- **EXERCISE DIRECTIONS**
Report each line of the records where "flow" occurs.

##### THE INPUT

==> run.sh <==
#!/bin/bash
# the make line also repeats each setting of config.mk as NAME=value (left out here)
make -C /OpenROAD-flow-scripts/flow DESIGN_CONFIG=/design/flow/config.mk WORK_HOME=/design/flow/orfs CLKGATE_MAP_FILE= finish
==> config.mk <==
export PLATFORM = sky130hd
export DESIGN_NAME = v_tile
export DESIGN_NICKNAME = v_tile
export VERILOG_FILES = /design/flow/design.v
export SDC_FILE = /design/flow/constraint.sdc
export NUM_CORES = 4
export LEC_CHECK = 0
export CAP_MARGIN = 0
export CORE_MARGIN = 2
export CORE_UTILIZATION = 68
export HOLD_SLACK_MARGIN = -0.1
export SLEW_MARGIN = 20
export TNS_END_PERCENT = 55
==> constraint.sdc <==
create_clock -name core_clock -period 3.63 [get_ports {clk}]
set_input_delay 0.7260 -clock core_clock [delete_from_list [all_inputs] [get_ports {clk}]]
set_output_delay 0.7260 -clock core_clock [all_outputs]
set_load 0.01 [all_outputs]
==> design.v <==
module regfile #(
    parameter width = 16, 
    parameter num_regs = 16, 
    parameter num_inputs = 4,
    parameter total_inputs = num_inputs + num_inputs)(
    input wire clk,
    input wire reset,
    input wire ren,
    output reg [(total_inputs+1)*width-1:0] r_data,
    output reg r_data_vld,
    input wire wen1,
    input wire [num_inputs*width-1:0] w_data1,
    output reg wr_ack1,
    input wire wen2,
    input wire [num_inputs*width-1:0] w_data2,
    output reg wr_ack2,
    input wire wen3,
    input wire [width-1:0] w_data3,
    output reg wr_ack3
);
    reg [width-1:0] registers [0:num_regs-1];
    always @(*) begin
        if (ren) begin
            for (int i = 0; i <= total_inputs; i += 1 ) begin
                r_data[i*width +: width] = registers[i];  
            end
            r_data_vld = 1'b1;
        end else begin
            for (int i = 0; i <= total_inputs; i += 1) begin
                r_data[i*width +: width] = {width{1'b0}};  
            end
            r_data_vld = 1'b0;
        end
    end
    always @(posedge clk) begin
        wr_ack1 <= 1'b0;
        wr_ack2 <= 1'b0;
        wr_ack3 <= 1'b0;
        if (reset) begin
            for (int i = 0; i < num_regs; i = i + 1) begin
                registers[i] <= {width{1'b0}};
            end
        end else if (!ren) begin
            if (wen1) begin
                for (int i = 0; i < num_inputs; i += 1) begin
                    registers[i] <= w_data1[i*width +: width]; 
                end
                wr_ack1 <= 1'b1;
            end
            if (wen2) begin
                for (int i = 0; i < num_inputs; i += 1) begin
                    registers[i + num_inputs] <= w_data2[i*width +: width]; 
                end
                wr_ack2 <= 1'b1;
            end
            if (wen3) begin
                registers[total_inputs] <= w_data3;
                wr_ack3 <= 1'b1;
            end
        end
    end
endmodule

##########

- **EXERCISE RESPONSE**
make -C /OpenROAD-flow-scripts/flow DESIGN_CONFIG=/design/flow/config.mk WORK_HOME=/design/flow/orfs CLKGATE_MAP_FILE= finish
export VERILOG_FILES = /design/flow/design.v
export SDC_FILE = /design/flow/constraint.sdc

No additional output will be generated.